===== src/hdl/linear_probe_hash_table_unit_macros.svh =====
// ----------------------------------------------------------------------------
// Linear probe hash table assertion macros
// Assertion helpers that compile away when SYNTHESIS is defined.
// ----------------------------------------------------------------------------
`ifndef LINEAR_PROBE_HASH_TABLE_UNIT_MACROS_SVH
`define LINEAR_PROBE_HASH_TABLE_UNIT_MACROS_SVH
`ifndef SYNTHESIS
`define LPHT_ASSERT_ALWAYS(label, clk, rst, expr) \
   label: assert property (@(posedge clk) disable iff (rst) (expr)) \
      else $error("lpht: check failed");
`define LPHT_ASSERT_IMPLY(label, clk, rst, ante, cons) \
   label: assert property (@(posedge clk) disable iff (rst) (ante) |-> (cons)) \
      else $error("lpht: implication failed");
`else
`define LPHT_ASSERT_ALWAYS(label, clk, rst, expr)
`define LPHT_ASSERT_IMPLY(label, clk, rst, ante, cons)
`endif
`endif


===== src/hdl/lpht_pkg.sv =====
// ----------------------------------------------------------------------------
// Linear probe hash table package
// Shared constants, codes and word types of the hash table unit.
// ----------------------------------------------------------------------------
package lpht_pkg;

   localparam int TABLE_SIZE  = 1024;
   localparam int SLOT_BITS   = $clog2(TABLE_SIZE);
   localparam int COUNT_BITS  = 11;
   localparam int QUEUE_DEPTH = 2;
   localparam int QPTR_BITS   = $clog2(QUEUE_DEPTH);
   localparam int QCNT_BITS   = $clog2(QUEUE_DEPTH + 1);

   localparam logic [COUNT_BITS-1:0] FILL_LIMIT_RESET = COUNT_BITS'(768);

   localparam logic [1:0] CMD_INSERT = 2'd0;
   localparam logic [1:0] CMD_SEARCH = 2'd1;
   localparam logic [1:0] CMD_REMOVE = 2'd2;
   localparam logic [1:0] CMD_CLEAR  = 2'd3;

   localparam logic [2:0] ST_INSERTED = 3'd0;
   localparam logic [2:0] ST_UPDATED  = 3'd1;
   localparam logic [2:0] ST_REJECTED = 3'd2;
   localparam logic [2:0] ST_FULL     = 3'd3;
   localparam logic [2:0] ST_REMOVED  = 3'd4;
   localparam logic [2:0] ST_FOUND    = 3'd5;
   localparam logic [2:0] ST_ABSENT   = 3'd6;

   typedef struct packed {
      logic [1:0]         command;
      logic signed [31:0] key;
      logic [31:0]        value;
   } req_word_type;

   typedef struct packed {
      logic [2:0]            status;
      logic [COUNT_BITS-1:0] entry_count;
   } rsp_word_type;

   typedef struct packed {
      logic [1:0]           command;
      logic [31:0]          key;
      logic [31:0]          value;
      logic [SLOT_BITS-1:0] home;
   } cmd_entry_type;

   typedef struct packed {
      logic          valid;
      cmd_entry_type entry;
   } job_type;

   typedef struct packed {
      logic pop;
      logic init_busy;
   } back_status_type;

   typedef struct packed {
      logic        occupied;
      logic        tombstone;
      logic [31:0] key;
      logic [31:0] value;
   } slot_type;

   localparam int SLOT_WIDTH = $bits(slot_type);

endpackage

◆ **What the task asks**
Exactly repeat the lines from the line that contains "logic [31:0] value;" to the end of the entries, both included, and leave out all other lines.

◆ **Result**
      logic [31:0] value;
   } slot_type;

   localparam int SLOT_WIDTH = $bits(slot_type);

endpackage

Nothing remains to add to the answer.